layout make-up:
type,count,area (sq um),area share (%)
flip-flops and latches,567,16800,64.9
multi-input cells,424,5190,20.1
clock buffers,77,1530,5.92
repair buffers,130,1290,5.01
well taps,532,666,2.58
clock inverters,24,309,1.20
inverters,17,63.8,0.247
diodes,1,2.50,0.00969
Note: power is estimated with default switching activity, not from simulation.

= = =

● **PROBLEM DETAILS**
The lines you need run from the one containing "repair buffers,130,1290,5.01" to the end of the listing. Output exactly those, both ends included.

● **ANSWER SECTION**
repair buffers,130,1290,5.01
well taps,532,666,2.58
clock inverters,24,309,1.20
inverters,17,63.8,0.247
diodes,1,2.50,0.00969
Note: power is estimated with default switching activity, not from simulation.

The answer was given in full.